Según un nuevo informe del Congreso, el trabajo similar que se realizaba en el marco del Departamento de Eficiencia Gubernamental (DOGE) podría continuar legalmente a pesar de que el grupo de trabajo se disolvió en julio.
El DOGE anunció el mes pasado que cesó oficialmente sus operaciones el 4 de julio, aunque el ritmo del trabajo que se llevaba a cabo en el grupo de trabajo parecía haberse ralentizado en los últimos meses.
Un informe publicado por la Oficina de Responsabilidad Gubernamental (GAO) el 5 de agosto señaló que, si bien el DOGE se estableció como una "organización temporal" los términos de la orden ejecutiva del presidente Donald Trump de enero de 2025 no "exigían la disolución de la entidad más amplia" conocida como Servicio del DOGE de EE. UU. (USDS). El USDS se creó a partir del Servicio Digital de EE. UU., una agencia dependiente de la Oficina de Administración y Presupuesto.
"Es posible que el USDS y el personal de las agencias federales puedan continuar realizando labores que impulsen algunas de estas iniciativas tras la disolución de la organización temporal", señaló la GAO.
La DOGE fue creada por la administración de Trump con el fin de reducir lo que, según ella, constituían casos de fraude, despilfarro y abuso dentro del gobierno federal. A esta organización se le atribuye haber desmantelado eficazmente la Agencia de los Estados Unidos para el Desarrollo Internacional (USAID), además de haber llevado a cabo importantes congelaciones de gastos.
Al inicio de la administración de Trump, Elon Musk, el multimillonario propietario de Tesla y SpaceX, era el líder de la DOGE. Como empleado especial del gobierno, Musk dejó el gobierno a finales de mayo de 2025, tras expirar su mandato de 130 días.

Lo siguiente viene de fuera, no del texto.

### config.mk
export PLATFORM = sky130hd
export DESIGN_NAME = upr_top
export DESIGN_NICKNAME = d
export VERILOG_FILES = /design/src/rtl/upr_pkg.sv /design/src/rtl/upr_regfile.sv /design/src/rtl/upr_pipe_fsm.sv /design/src/rtl/upr_top.sv
export SDC_FILE = /design/constraint.sdc
export NUM_CORES = 1
export LEC_CHECK = 0
export ABC_AREA = 0
export BUFFER_PORTS_ARGS = -buffer_cell sky130_fd_sc_hd__buf_2
export CAP_MARGIN = 20
export CORE_MARGIN = 2
export CORE_UTILIZATION = 47
export CTS_CLUSTER_DIAMETER = 30
export DETAILED_ROUTE_END_ITERATION = 10
export PLACE_DENSITY = 0.75
export SETUP_SLACK_MARGIN = 0.05
export SYNTH_ARGS = -nofsm -noshare
export SYNTH_HDL_FRONTEND = slang
export SYNTH_SLANG_ARGS = --single-unit
export TNS_END_PERCENT = 100
### constraint.sdc
create_clock -name clk -period 1.8 [get_ports clk]
set_input_delay 0.09 -clock clk [delete_from_list [all_inputs] [get_ports clk]]
set_output_delay 0.09 -clock clk [all_outputs]
set_load 0.01 [all_outputs]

Algunos miembros del personal de la DOGE eran empleados especiales del gobierno contratados para desempeñar funciones temporales durante un máximo de 130 días en un período de un año.
La GAO señaló que existían inquietudes por parte de miembros del Congreso, sindicatos de empleados y otras partes interesadas respecto a los miembros del equipo de DOGE, indicando que algunos miembros del personal podrían haber participado en decisiones relacionadas con políticas "mientras tenían conflictos de interés financieros".

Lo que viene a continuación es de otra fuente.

## src/rtl/hsp_pkg.sv

```systemverilog
package hsp_pkg;
  localparam int DIV_W   = 7;
  localparam int CODE_W  = 2;
  localparam int SRC_N   = 3;
  localparam int SEL_W   = $clog2(SRC_N);
  localparam int STEP_W  = 3;
  localparam int WORD_W  = 16;
  localparam int CODE_BIAS = 3;

  typedef struct packed {
    logic              en;
    logic              pri_sel;
    logic              sec_sel;
    logic [2:0]        spare_hi;
    logic [CODE_W-1:0] code;
    logic              spare_lo;
    logic [DIV_W-1:0]  div;
  } word_t;

  function automatic logic word_usable(word_t w);
    return (w.code != '0) && (w.div >= DIV_W'(2));
  endfunction

  function automatic logic [SEL_W-1:0] word_src(word_t w);
    if (!w.pri_sel)     return SEL_W'(0);
    else if (!w.sec_sel) return SEL_W'(1);
    else                return SEL_W'(2);
  endfunction
endpackage

```

## src/rtl/hsp_word_regs.sv

```systemverilog
module hsp_word_regs
  import hsp_pkg::*;
(
  input  logic   clk_i,
  input  logic   rst_ni,
  input  logic   we_i,
  input  word_t  wdata_i,
  input  logic   period_end_i,
  output word_t  run_word_o,
  output logic   running_o,
  output logic   bad_o
);
  word_t pend_q, pend_d;
  word_t act_q, act_d;

  assign running_o = act_q.en && word_usable(act_q);
  assign bad_o     = pend_q.en && !word_usable(pend_q);
  assign run_word_o = act_q;

  always_comb begin
    pend_d = pend_q;
    if (we_i) pend_d = wdata_i;
    act_d = act_q;
    if (!running_o || period_end_i) act_d = pend_q;
  end

  always_ff @(posedge clk_i or negedge rst_ni) begin
    if (!rst_ni) begin
      pend_q <= '0;
      act_q  <= '0;
    end else begin
      pend_q <= pend_d;
      act_q  <= act_d;
    end
  end

  AST_WORD_HELD: assert property (@(posedge clk_i) disable iff (!rst_ni)
    (running_o && !period_end_i) |=> $stable(act_q));
endmodule

```

## src/rtl/hsp_src_mux.sv

```systemverilog
module hsp_src_mux
  import hsp_pkg::*;
(
  input  logic [SRC_N-1:0] tick_i,
  input  logic [SEL_W-1:0] sel_i,
  output logic             tick_o
);
  always_comb begin
    case (sel_i)
      SEL_W'(0): tick_o = tick_i[0];
      SEL_W'(1): tick_o = tick_i[1];
      SEL_W'(2): tick_o = tick_i[2];
      default:   tick_o = 1'b0;
    endcase
  end
endmodule

```

## src/rtl/hsp_prediv.sv

```systemverilog
module hsp_prediv
  import hsp_pkg::*;
(
  input  logic              clk_i,
  input  logic              rst_ni,
  input  logic              run_i,
  input  logic              tick_i,
  input  logic [CODE_W-1:0] code_i,
  output logic              step_o
);
  logic [STEP_W-1:0] cnt_q, cnt_d;
  logic [STEP_W-1:0] limit;

  assign limit  = STEP_W'(code_i) + STEP_W'(CODE_BIAS);
  assign step_o = run_i && tick_i && (cnt_q == limit - STEP_W'(1));

  always_comb begin
    cnt_d = cnt_q;
    if (!run_i)       cnt_d = '0;
    else if (step_o)  cnt_d = '0;
    else if (tick_i)  cnt_d = cnt_q + STEP_W'(1);
  end

  always_ff @(posedge clk_i or negedge rst_ni) begin
    if (!rst_ni) cnt_q <= '0;
    else         cnt_q <= cnt_d;
  end

  AST_PRE_IN_RANGE: assert property (@(posedge clk_i) disable iff (!rst_ni)
    run_i |-> (cnt_q < limit));
endmodule

```

## src/rtl/hsp_outdiv.sv

```systemverilog
module hsp_outdiv
  import hsp_pkg::*;
(
  input  logic             clk_i,
  input  logic             rst_ni,
  input  logic             run_i,
  input  logic             step_i,
  input  logic [DIV_W-1:0] div_i,
  output logic             period_end_o,
  output logic             level_o,
  output logic             rise_o
);
  logic [DIV_W-1:0] idx_q, idx_d;
  logic             lvl_q, lvl_d;
  logic             rise_q, rise_d;
  logic [DIV_W-1:0] high_steps;

  assign high_steps   = div_i - (div_i >> 1);
  assign period_end_o = step_i && (idx_q == div_i - DIV_W'(1));

  always_comb begin
    idx_d  = idx_q;
    lvl_d  = lvl_q;
    rise_d = 1'b0;
    if (!run_i) begin
      idx_d = '0;
      lvl_d = 1'b0;
    end else if (step_i) begin
      idx_d  = period_end_o ? '0 : idx_q + DIV_W'(1);
      lvl_d  = (idx_q < high_steps);
      rise_d = (idx_q == '0);
    end
  end

  always_ff @(posedge clk_i or negedge rst_ni) begin
    if (!rst_ni) begin
      idx_q  <= '0;
      lvl_q  <= 1'b0;
      rise_q <= 1'b0;
    end else begin
      idx_q  <= idx_d;
      lvl_q  <= lvl_d;
      rise_q <= rise_d;
    end
  end

  assign level_o = lvl_q;
  assign rise_o  = rise_q;

  AST_IDX_IN_RANGE: assert property (@(posedge clk_i) disable iff (!rst_ni)
    run_i |-> (idx_q < div_i));
  AST_RISE_ON_EDGE: assert property (@(posedge clk_i) disable iff (!rst_ni)
    rise_q |-> (lvl_q && !$past(lvl_q)));
  AST_RISE_SINGLE: assert property (@(posedge clk_i) disable iff (!rst_ni)
    rise_q |=> !rise_q);
  AST_IDLE_LOW: assert property (@(posedge clk_i) disable iff (!rst_ni)
    !run_i |=> !lvl_q);
endmodule

```

## src/rtl/hsp_clkgen.sv

```systemverilog
module hsp_clkgen
  import hsp_pkg::*;
(
  input  logic              clk_i,
  input  logic              rst_ni,
  input  logic [SRC_N-1:0]  src_tick_i,
  input  logic              cfg_we_i,
  input  logic [WORD_W-1:0] cfg_wdata_i,
  output logic              gen_clk_o,
  output logic              gen_rise_o,
  output logic              cfg_bad_o
);
  logic [1:0] rst_pipe_q;
  logic       rst_n;
  word_t      run_word;
  logic       running;
  logic       period_end;
  logic       sel_tick;
  logic       step;

  always_ff @(posedge clk_i or negedge rst_ni) begin
    if (!rst_ni) rst_pipe_q <= 2'b00;
    else         rst_pipe_q <= {rst_pipe_q[0], 1'b1};
  end
  assign rst_n = rst_pipe_q[1];

  hsp_word_regs i_regs (
    .clk_i        (clk_i),
    .rst_ni       (rst_n),
    .we_i         (cfg_we_i),
    .wdata_i      (word_t'(cfg_wdata_i)),
    .period_end_i (period_end),
    .run_word_o   (run_word),
    .running_o    (running),
    .bad_o        (cfg_bad_o)
  );

  hsp_src_mux i_mux (
    .tick_i (src_tick_i),
    .sel_i  (word_src(run_word)),
    .tick_o (sel_tick)
  );

  hsp_prediv i_pre (
    .clk_i  (clk_i),
    .rst_ni (rst_n),
    .run_i  (running),
    .tick_i (sel_tick),
    .code_i (run_word.code),
    .step_o (step)
  );

  hsp_outdiv i_div (
    .clk_i        (clk_i),
    .rst_ni       (rst_n),
    .run_i        (running),
    .step_i       (step),
    .div_i        (run_word.div),
    .period_end_o (period_end),
    .level_o      (gen_clk_o),
    .rise_o       (gen_rise_o)
  );

  AST_BAD_NEVER_RISES: assert property (@(posedge clk_i) disable iff (!rst_n)
    (!running && !$past(running)) |-> !gen_rise_o);
endmodule

```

De los 206 miembros del personal de DOGE evaluados por la GAO, 27 fueron considerados empleados especiales del gobierno, según indicó, y agregó que esto podría haber generado lo que la oficina calificó como un problema de conflicto de intereses.
En las semanas previas a la disolución del 4 de julio, DOGE se había mantenido relativamente en silencio en la plataforma de redes sociales X, donde anteriormente solía publicar actualizaciones con frecuencia. El sitio web de DOGE se actualizó por última vez en enero, indicando un ahorro estimado de 215 mil millones de dólares.
A principios de este año, la Casa Blanca puso en marcha una iniciativa similar contra el fraude, nombrando al vicepresidente JD Vance como su líder. Un sitio web anunciado por la Casa Blanca el jueves indicó que se identificaron 229 mil millones de dólares en presuntos fraudes y que se detuvieron miles de millones en actividades fraudulentas, al tiempo que se recuperaron otros miles de millones.
"El presidente Trump y el vicepresidente Vance están librando una guerra sin cuartel contra el fraude, poniendo fin al robo de miles de millones de dólares a los contribuyentes", escribió la portavoz de la Casa Blanca, Olivia Wales, en una publicación del jueves en X. "La Administración Trump está haciendo que estos delincuentes rindan cuentas y garantizando que los programas federales clave sigan siendo viables para los estadounidenses a quienes están destinados a apoyar".
Mientras tanto, Vance escribió en un artículo de opinión publicado esta semana en el Washington Post que está solicitando al Congreso que tome medidas para ayudar a hacer frente a la supuesta actividad fraudulenta dentro del gobierno federal.
La Casa Blanca no respondió de inmediato a una solicitud de comentarios por parte de Epoch Times.